Alfredo Baldomir Ferrari (August 27, 1884 – February 25, 1948) was a Uruguayan soldier, architect and politician. He served as President of Uruguay from 1938 to 1943 and is most notable for leading Uruguay to support the Allies during World War II.

Background

Baldomir was born in Montevideo. He joined the army in 1900 and studied architecture and engineering. He designed many famous buildings in Uruguay, eventually directed the army corps of engineers and worked as a professor.
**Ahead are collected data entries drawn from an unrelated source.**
<file path="config.mk">
export PLATFORM = sky130hd
export DESIGN_NAME = pwm_serializer_flat
export DESIGN_NICKNAME = d
export VERILOG_FILES = /design/src/rtl/pwm_serializer_pkg.sv /design/src/rtl/pwm_serializer_if.sv /design/src/rtl/pwm_serializer_window_counter.sv /design/src/rtl/pwm_serializer.sv /design/src/flat_wrapper.sv
export SDC_FILE = /design/constraint.sdc
export NUM_CORES = 1
export LEC_CHECK = 0
export ABC_CLOCK_PERIOD_IN_PS = 22000
export BUFFER_PORTS_ARGS = -buffer_cell sky130_fd_sc_hd__buf_4
export CAP_MARGIN = 15
export CORE_MARGIN = 2
export CORE_UTILIZATION = 66
export CTS_BUF_LIST = sky130_fd_sc_hd__clkbuf_8
export CTS_CLUSTER_SIZE = 10
export DETAILED_ROUTE_END_ITERATION = 7
export GPL_TIMING_DRIVEN = 0
export PLACE_DENSITY = 0.85
export SETUP_SLACK_MARGIN = 0.05
export SYNTH_ARGS = -nofsm -noshare
export SYNTH_HDL_FRONTEND = slang
export SYNTH_SLANG_ARGS = --single-unit
export TNS_END_PERCENT = 100
</file>
<file path="constraint.sdc">
create_clock -name clk -period 22 [get_ports clk]
set_clock_uncertainty 0.15 [all_clocks]
set_input_delay 2.2 -clock clk [delete_from_list [all_inputs] [get_ports clk]]
set_output_delay 2.2 -clock clk [all_outputs]
set_load 0.05 [all_outputs]
</file>
<file path="src/rtl/pwm_serializer_pkg.sv">
// Shared constants and helpers for the PWM audio serializer: duty clamping and
// the duty-to-threshold conversion used by the comparator.
package pwm_pkg;

    localparam int PWM_DUTY_W   = 7;
    localparam int PWM_DUTY_MAX = 100;

    typedef logic [PWM_DUTY_W-1:0] duty_t;

    function automatic duty_t clamp_duty(input duty_t d);
        return (d > duty_t'(PWM_DUTY_MAX)) ? duty_t'(PWM_DUTY_MAX) : d;
    endfunction

    // 32-bit product leaves room for 7+$clog2(W+1) bits as long as W < 2**25.
    function automatic logic [31:0] threshold(input duty_t d, input logic [31:0] w);
        logic [31:0] prod;
        prod = {25'd0, d} * w;
        return prod / 32'(PWM_DUTY_MAX);
    endfunction

endpackage

</file>
<file path="src/rtl/pwm_serializer_if.sv">
// Duty request / PWM output bundle between a tone generator (master) and the
// PWM serializer (slave).
interface pwm_serializer_if;
    import pwm_pkg::*;

    logic [PWM_DUTY_W-1:0] duty_cycle;
    logic                  signal;

    modport master (output duty_cycle, input signal);
    modport slave  (input duty_cycle, output signal);

endinterface

</file>
<file path="src/rtl/pwm_serializer_window_counter.sv">
// Free-running 0..W-1 window counter; wrap is high while cnt==0, marking the
// first cycle of each PWM window.
module pwm_window_counter #(
    parameter  int W     = 100,
    localparam int CNT_W = (W > 1) ? $clog2(W) : 1
) (
    input  logic             clk,
    input  logic             reset,
    output logic [CNT_W-1:0] cnt,
    output logic             wrap
);

    logic [CNT_W-1:0] r_cnt;

    always_ff @(posedge clk) begin
        if (reset) begin
            r_cnt <= '0;
        end else if (r_cnt == CNT_W'(W - 1)) begin
            r_cnt <= '0;
        end else begin
            r_cnt <= r_cnt + 1'b1;
        end
    end

    assign cnt  = r_cnt;
    assign wrap = (r_cnt == '0);

endmodule

</file>
<file path="src/rtl/pwm_serializer.sv">
// Fixed-period PWM generator: W = SYS_FREQ/PULSE_FREQ clocks per window, high for
// floor(d*W/100) clocks. Define PWM_SERIALIZER_DUTY_LATCH_EN to hold duty per window.
module pwm_serializer
    import pwm_pkg::*;
#(
    parameter int PULSE_FREQ = 1,
    parameter int SYS_FREQ   = 100
) (
    input  logic             clk,
    input  logic             reset,
    pwm_serializer_if.slave  pwmBus
);

    localparam int W     = SYS_FREQ / PULSE_FREQ;
    localparam int CNT_W = (W > 1) ? $clog2(W) : 1;
    localparam int THR_W = $clog2(W + 1);

    logic [CNT_W-1:0] w_cnt;
    logic             w_windowStart;
    duty_t            w_dutyLive;
    duty_t            w_dutyEff;
    logic [THR_W-1:0] w_threshold;
    logic [THR_W-1:0] w_cntExt;
    logic             r_signal;

    pwm_window_counter #(.W(W)) u_counter (
        .clk   (clk),
        .reset (reset),
        .cnt   (w_cnt),
        .wrap  (w_windowStart)
    );

    assign w_dutyLive = clamp_duty(pwmBus.duty_cycle);

`ifdef PWM_SERIALIZER_DUTY_LATCH_EN
    duty_t r_dutyLatched;

    always_ff @(posedge clk) begin
        if (reset) begin
            r_dutyLatched <= '0;
        end else if (w_windowStart) begin
            r_dutyLatched <= w_dutyLive;
        end
    end

    // The window-start cycle already needs the new value, so bypass the latch there.
    assign w_dutyEff = w_windowStart ? w_dutyLive : r_dutyLatched;
`else
    assign w_dutyEff = w_dutyLive;
`endif

    assign w_threshold = THR_W'(threshold(w_dutyEff, 32'(W)));
    assign w_cntExt    = THR_W'(w_cnt);

    always_ff @(posedge clk) begin
        if (reset) begin
            r_signal <= 1'b0;
        end else begin
            r_signal <= (w_cntExt < w_threshold);
        end
    end

    assign pwmBus.signal = r_signal;

endmodule

</file>
<file path="src/flat_wrapper.sv">
// flat-port wrapper written by rule: the top's interface ports become plain ports
module pwm_serializer_flat import pwm_pkg::*;
#(
    parameter int PULSE_FREQ = 1,
    parameter int SYS_FREQ   = 100
)
  (clk, reset, pwmBus_duty_cycle, pwmBus_signal);
  pwm_serializer_if pwmBus_i ();
  input  logic clk;
  input  logic reset;
  input wire logic [$bits(pwmBus_i.duty_cycle)-1:0] pwmBus_duty_cycle;
  output wire logic [$bits(pwmBus_i.signal)-1:0] pwmBus_signal;
  assign pwmBus_i.duty_cycle = pwmBus_duty_cycle;
  assign pwmBus_signal = pwmBus_i.signal;
  pwm_serializer #(.PULSE_FREQ(PULSE_FREQ), .SYS_FREQ(SYS_FREQ)) u_core (.clk(clk), .reset(reset), .pwmBus(pwmBus_i));
endmodule
</file>
* Yosys cells after proc, flatten, opt, wreduce, memory -nomap -nowiden
Index checks and enable logic that the tools add are counted.
Word-level totals: bits in registers 8, bits in latches 0, RAM bits 0, ROM bits 0, input port bits 9, output and inout port bits 1, logic and storage cells 10, memories 0
Operators by class: $add $sub $neg 1, multipliers 1, divide/modulo/power cells 1, order comparisons 2, equality and inequality tests 1, shift operators 0, multiplexer cells 1, bitwise gates (word level) 0, reduce and logical (&&, ||, !) cells 1
Operators with widths (count):
- $div A14 B7 Y32 const B | 1
- $mul A7 B5 Y12 const B | 1
- $add A7 B1 Y7 const B | 1
- $eq A7 B7 Y1 const B | 1
- $gt A7 B7 Y1 const B | 1
- $lt A7 B7 Y1 | 1
- $mux W7 | 1
- $reduce_or A2 Y1 | 1

* Depth between registers and ports, before layout
Gate-level depths: netlist of run 1.
word-level depth 5, gate-level depth with buffers 46

* By module
From an unflattened synthesis of run 1, not the netlist that was laid out.
Second synthesis, totals: cells, all modules 699, area total of the unflattened synthesis 4997.3 µm²
By module, submodules not included:
- pwm_serializer | times used 1, cells an instance 665, area an instance 4675.7 µm²
- pwm_window_counter | times used 1, cells an instance 34, area an instance 321.6 µm²

* Least setup slack after synthesis of run 1
Ideal clock, no wire load.
kind input-to-reg, start point input port pwmBus_duty_cycle[3], end point register u_core.r_signal, in the netlist u_core.pwmBus.signal, library setup time 0.070 ns, arrival 11.858 ns, required time 21.780 ns, setup slack 9.922 ns, stages on the path 41, buffers on the path 3, cell sequence o311ai_0 nand2_1 ha_1 ha_1 ha_1 inv_1 fa_1 nand2b_1 a21oi_1 xor2_1 a21oi_1 a21oi_1 ha_1 o41ai_2 and2_1 buf_2 nand2_1 buf_2 (+5 left out) buf_2 a2111o_1 o21ai_2 a2bb2oi_1 a211o_1 nor3_4 nor3_1 or4_1 and4_4 nor2_1 ha_1 a21o_1 a21o_1 a21oi_1 nor2_1 a2111oi_0 o211ai_1 o2bb2ai_1
Between the ends: cells in the longest elaborated chain, start to end 5
Ends and longest elaborated chain:
- from (decl) | RTL line flat_wrapper.sv:11 | input wire logic [$bits(pwmBus_i.duty_cycle)-1:0] pwmBus_duty_cycle;
- $gt A7 B7 Y1 | RTL line pwm_serializer_pkg.sv:11 | return (d > duty_t'(PWM_DUTY_MAX)) ? duty_t'(PWM_DUTY_MAX) : d;
- $mux W7 * | RTL line pwm_serializer_pkg.sv:11
- $mul A7 B5 Y12 * | RTL line pwm_serializer_pkg.sv:17 | prod = {25'd0, d} * w;
- $div A14 B7 Y32 * | RTL line pwm_serializer_pkg.sv:18 | return prod / 32'(PWM_DUTY_MAX);
- $lt A7 B7 Y1 * | RTL line pwm_serializer.sv:59 | r_signal <= (w_cntExt < w_threshold);
- to (signal assigned) | RTL line pwm_serializer.sv:59
- to (decl) | RTL line pwm_serializer.sv:24 | logic r_signal;
Every way passes the cells marked *; elsewhere a longest branch is shown, timed or not. A chain may end at the register's enable or synchronous reset.

* Worst setup path in the final report of run 1
Same ends and word-level chain as after synthesis.

==> impl_metrics.toml, run 1 <==
[clock_tree]
cts_tree = "yes"
cts_root_buf = "clkbuf_8"
worstSkewPairLatency_ps = 220
cts_hold_buf = 0
clk_pin_slew_worst_paths_ps = 40
cts_setup_buffers = 0
clockBufferDepth = 2
clkSinkCount = 8
htreeDepth = 1
ctsResizeCount = 0
cts_buffers = 3

[sta]
setup_viol = 0
finalCritPeriodShare = 0.653
slew_headroom = 0.397
tightest_slew_ps = 882
finalWorstSetupSlack_ps = 7630
hold_viol = 0
rsz0062_at_grt = "false"
fmax_mhz = 69.6
tns_ps = 0
fin_crit_ps = 14370
slew_violations = 0

[detailed_routing]
wl_met1_mm = 6.52
drtPass1Iterations = 5
vias_per_cell = 7.15
drc_errors = 0
wl_mm = 14.8
wl_per_cell_um = 18.9
top_layer = "met4"
wl_met2_mm = 6.69
ant_nets = 0
met3_length_mm = 1.30
first_iter_violations = 609
dr_total_vias = 5602

[synthesis]
yosysTopAreaCellShare = 0.103
synth_edf_count = 0
ys_seq_area_frac = 0.0338
synthesis.area_um2 = 4740
ys_top_cells_by_area = "ha_1, xnor2_1, nor2_1"
yosys_warnings = 0
synth_cell_type_count = 95
syn-instance-count = 676
synth_ff_type = "dfxtp_1"
syn-num-nets = 726
syn_avg_cell_area_um2 = 7.02
async_reset_ff_frac = 0
synth-seq-cells = 8
synth_top_area_cell = "ha_1"

[floorplan]
die-area_um2 = 7880
die-width_um = 88.8
core_um2 = 6870
start_util = 0.691
die_h_um = 88.8
ioPinCount = 10
rows = 30

[place]
numPortBuffers = 9
pre_cts_ws_ps = 7850
gp_congestion = 1.02
dp_hpwl_mm = 11.8
place_inst = 781

[setup_path]
required_ps = 22000
cp_slowest_cell = "a2111oi_0"
worstPathArrival_ps = 14370
slowest_delay_ps = 730
crit_type = "input port to register"
path_buf_inv = 6
start_kind = "input port"
crit_fanout = 10
crit_family = "compound AO/OA/AOI/OAI gates"
endpoint_kind = "register"

[layout]
layout.nets = 740
utilization = 0.724
final_common_cell = "nor2_1"
syn_to_final_growth_pct = 4.83
final_cell_mix = "nor2_1, nand2_1, a21oi_1"
diodes = 0
drive_gt1_frac = 0.109
finalNonFillerCells = 784
fillers = 599

[global_routing]
grt_pass1_wl_mm = 23.8
antenna_found_initial = 0
grt_usage = 0.375
first_global_vias = 4985
grt_overflow = 0
grt_max_degree = 11

[run]
drv_cap = 0

[status]
status = "finished clean"

[hold_path]
hp-class = "register to register"
## final timing paths
path / depth (start not counted) / slack, ps / startpoint / end
worst max register to register: 8 / 19480 / u_core.u_counter.cnt[1] / u_core.pwmBus.signal
worst min register to register: 1 / 310 / u_core.u_counter.cnt[0] / u_core.u_counter.cnt[0]
worst min-delay path: 1 / 310 / u_core.u_counter.cnt[0] / u_core.u_counter.cnt[0]
worst max-delay path: 44 / 7630 / pwmBus_duty_cycle[3] / u_core.pwmBus.signal
## cell families (layout without fill, tap and decap cells)
group | count (synthesis) | after routing | share of synthesized area
flops | 8 | 8 | 0.0338
mux | 15 | 15 | 0.0327
buf+inv | 46 | 58 | 0.0446
compound gates | 224 | 224 | 0.368
fa+ha+maj | 42 | 42 | 0.113
xor+xnor | 49 | 49 | 0.0952
simple gates | 292 | 292 | 0.312
## sequential cells by signal, summed over array words and instances, names as in the netlist
name / count
u_core.u_counter.cnt: 7
u_core.pwmBus.signal: 1
## final cells by class
type | count | area, um^2 | area share
buffer | 25 | 130 | 0.0262
tap | 96 | 120 | 0.0242
sequential | 8 | 160 | 0.0322
inverter | 21 | 81.3 | 0.0164
timing repair buffer | 9 | 67.6 | 0.0136
multi-input combinational | 622 | 4370 | 0.879
clock buffer | 3 | 41.3 | 0.00830
## metal layers
metal  vias up  GRT usage
li1       2634          -
met1      2617      0.529
met2       311      0.610
met3        40     0.0485
met4         0     0.0799
met5         -          0
## metrics by stage
stage               instance area [um^2]  hold WS (ps)
floorplan                           4740           276
global placement                    4930           295
detailed placement                  4930           302
CTS                                 4970           310
global route                        4970           366
finish                              4970           310
## cells in the mapped netlist, types with 5 or more instances
master	count
inv_1	18
nor4_1	7
nand4_1	12
a21oi_1	46
nor2_1	72
and3_1	7
nand2b_1	11
buf_2	11
o22ai_1	6
nand3_1	31
or2_2	5
nor3_1	35
nand2_1	62
o21ai_0	22
a31oi_1	18
o21ai_1	7
or3_1	12
clkbuf_1	10
and2_1	13
o31ai_1	9
mux2i_1	11
a2111oi_0	6
ha_1	39
o211ai_1	12
dfxtp_1	8
xor2_1	10
a211oi_1	7
xnor2_1	36
a21o_1	8
Power of run 1 is left out: the tool's default activity adds up to more than one toggle a clock period on the data nets, which glitch-free logic cannot reach.
==> run 2: changes to the inputs <==
Settings changed: ABC_AREA set to 1, ABC_CLOCK_PERIOD_IN_PS 22000 to 12750, CORE_UTILIZATION 66 to 60, PLACE_DENSITY 0.85 to 0.82.
Clock period 22 ns to 12.75 ns, I/O delays scaled along.
==> run 2 against run 1 <==
Design area is 11% lower. Global-route usage decreased by 11 points. Critical path depth is 20 higher. Flip-flop and latch count is the same. Count of clock-buffer cells in the layout unchanged. Register-to-register slack lost 8300 ps. Wire length down 33%. Critical path type unchanged. Core utilization down 7.2 points. Highest routed layer unchanged. Synthesized cell count is 14% higher.
==> impl_metrics.toml, run 2 <==
[clock_tree]
cts_root_buf = "clkbuf_8"
clockBufferDepth = 2
cts_tree = "yes"
ctsResizeCount = 0
cts_hold_buf = 0
clk_pin_slew_worst_paths_ps = 40
htreeDepth = 1
cts_setup_buffers = 0
cts_buffers = 3
clkSinkCount = 8
worstSkewPairLatency_ps = 240

[layout]
drive_gt1_frac = 0.156
syn_to_final_growth_pct = 5.45
diodes = 0
layout.nets = 834
largest_reg_flops = 7
final_common_cell = "nand2_1"
final_cell_mix = "nand2_1, inv_1, nand3_1"

[floorplan]
core_um2 = 6790
die-area_um2 = 7690
die-width_um = 87.7
start_util = 0.618
die_h_um = 87.7
ioPinCount = 10
rows = 30

[sta]
rsz0062_at_grt = "false"
fin_crit_ps = 10130
finalCritPeriodShare = 0.794
setup_viol = 0
slew_headroom = 0.728
fmax_mhz = 98.7
tns_ps = 0
hold_viol = 0
tightest_slew_ps = 403
slew_violations = 0

[setup_path]
worstPathArrival_ps = 10110
startpoint = "pwmBus_duty_cycle[3]"
slowest_delay_ps = 460
start_kind = "input port"
path_buf_inv = 11
critPathMostFrequentCell = "nand2_1"
r2r-start = "u_core.u_counter.cnt[0]"
required_ps = 12730
cp_num_cells = 64
reg2reg_to = "u_core.u_counter.cnt[5]"
cp_slowest_cell = "fa_1"
crit_type = "input port to register"
critPathCapture = "u_core.pwmBus.signal"
reg2regPathDepth = 6
reg2reg_slack_ps = 11220
endpoint_kind = "register"
crit_fanout = 10
crit_family = "simple AND/OR/NAND/NOR gates"

[global_routing]
first_global_vias = 4190
grt_usage = 0.262
antenna_found_initial = 0
grt_pass1_wl_mm = 17.2
gr-max-usage-layer = "met2"
gr-usage-met3 = 0.0217
grt_max_degree = 11
grt_util_met2 = 0.476
grt_use_met1 = 0.340
grt_overflow = 0

[synthesis]
syn-num-nets = 820
synth-seq-cells = 8
yosys_warnings = 0
syn_avg_cell_area_um2 = 5.45
synth_cell_type_count = 41
synth_edf_count = 0
syn-instance-count = 770
yosysTopAreaCellShare = 0.238
ys_seq_area_frac = 0.0381
yosysMostFrequentCell = "nand2_1"
synthesis.area_um2 = 4200
synth_top_area_cell = "nand2_1"
synth_ff_type = "dfxtp_1"
synth_commonest_cells = "nand2_1, inv_1, nand3_1, nor2_1, ha_1"
ys_top_cells_by_area = "nand2_1, ha_1, nand3_1"
async_reset_ff_frac = 0

[detailed_routing]
vias_per_cell = 5.29
drc_errors = 0
wl_per_cell_um = 11.3
dr_total_vias = 4648
drtPass1Iterations = 5
wl_mm = 9.92
ant_nets = 0
first_iter_violations = 235

[place]
numPortBuffers = 9
gp_congestion = 0.956
dp_hpwl_mm = 8.29

[status]
status = "finished clean"

[hold_path]
hp-class = "register to register"

[run]
drv_cap = 0
[run 2: logic make-up (layout without fill, tap and decap cells)]
| kind of cell | count (synthesis) | in the layout | synth area share |
|---|---|---|---|
| AOI/OAI and AO/OA | 46 | 46 | 0.0718 |
| and+or+nand+nor | 527 | 527 | 0.602 |
| buffers and inverters | 127 | 139 | 0.119 |
| adders and majority gates | 41 | 41 | 0.126 |
| DFF | 8 | 8 | 0.0381 |
| xor gates and xnor gates | 21 | 21 | 0.0438 |
[run 2: worst register-to-register path: cells and delay by family, from the launching register on]
family                   cells  cell delay (ps)
adder cells (fa/ha/maj)      1              240
AO/OA/AOI/OAI                3              440
AND/OR/NAND/NOR              2              240
flip-flops                   1              370
[run 2: layout make-up]
cell class	instances	area, um^2
sequential	8	160
tap	96	120
buffer	5	41.3
fill	676	2360
timing repair buffer	9	67.6
clock buffer	3	41.3
inverter	122	458
multi-input combinational	635	3540
[run 2: routing by layer]
layer / wire length [um] / share of wire
met4: 99 / 0.010
met5: 0 / 0
met3: 418 / 0.042
met1: 4670 / 0.47
met2: 4730 / 0.48
[run 2: per-stage QoR]
stage | setup WS, ps | hold slack (ps) | utilization | cell area (um^2) | instances
3_5_place_dp | 2400 | 326 | 0.646 | 4390 | 875
4_1_cts | 2640 | 334 | 0.652 | 4430 | 878
2_1_floorplan | 3740 | 280 | - | 4200 | 770
5_1_grt | 1720 | 345 | 0.652 | 4430 | 878
6_report | 2620 | 329 | 0.652 | 4430 | 878
3_3_place_gp | 2560 | 291 | 0.646 | 4390 | 875
[run 2: worst min-delay path by stage]
stage,from,to,slack [ps],cells after the start
finish,u_core.u_counter.cnt[0],u_core.u_counter.cnt[0],330,1
global route,u_core.u_counter.cnt[0],u_core.u_counter.cnt[0],340,1
CTS,u_core.u_counter.cnt[0],u_core.u_counter.cnt[0],330,1
detailed placement,u_core.u_counter.cnt[0],u_core.u_counter.cnt[0],330,1
global placement,u_core.u_counter.cnt[0],u_core.u_counter.cnt[0],290,1
floorplan,u_core.u_counter.cnt[0],u_core.u_counter.cnt[0],280,1
Power of run 2 is left out for the same reason.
By 1930, Baldomir was becoming involved in politics. He served as chief of police of Montevideo from 1931 to 1934 and as defense minister of Uruguay from 1935 to 1938, and was thus strongly identified with the rule of his brother-in-law, then President of Uruguay Gabriel Terra.

President of Uruguay

He was elected President of Uruguay in 1938 as a member of the long-ruling 
Colorado Party. He took office as President on June 19, 1938; the Vice President of Uruguay during his period of Presidential office was Alfredo Navarro. Baldomir set a high priority in involving Uruguay in international affairs, and appointed the famous diplomat Alberto Guani as foreign minister.

World War II

As World War II broke out (Baldomir was President during the Battle of the River Plate), Baldomir discouraged support for the Axis within the country, and early in 1942, he broke off diplomatic relations with the Axis Powers. In 1942, Baldomir, now a general in the army, expanded his powers through a military coup dissolving parliament and declaring an emergency. His term, which was soon to expire, was extended for a year. Soon a new Constitution came into force.

In 1943, Baldomir voluntarily held elections and gave up power, but the continued dominance of the Colorados was ensured.

Later life
Baldomir retired from presidency on 1 March 1943. He was the president of Banco de la República Oriental del Uruguay from 1943 to 1946.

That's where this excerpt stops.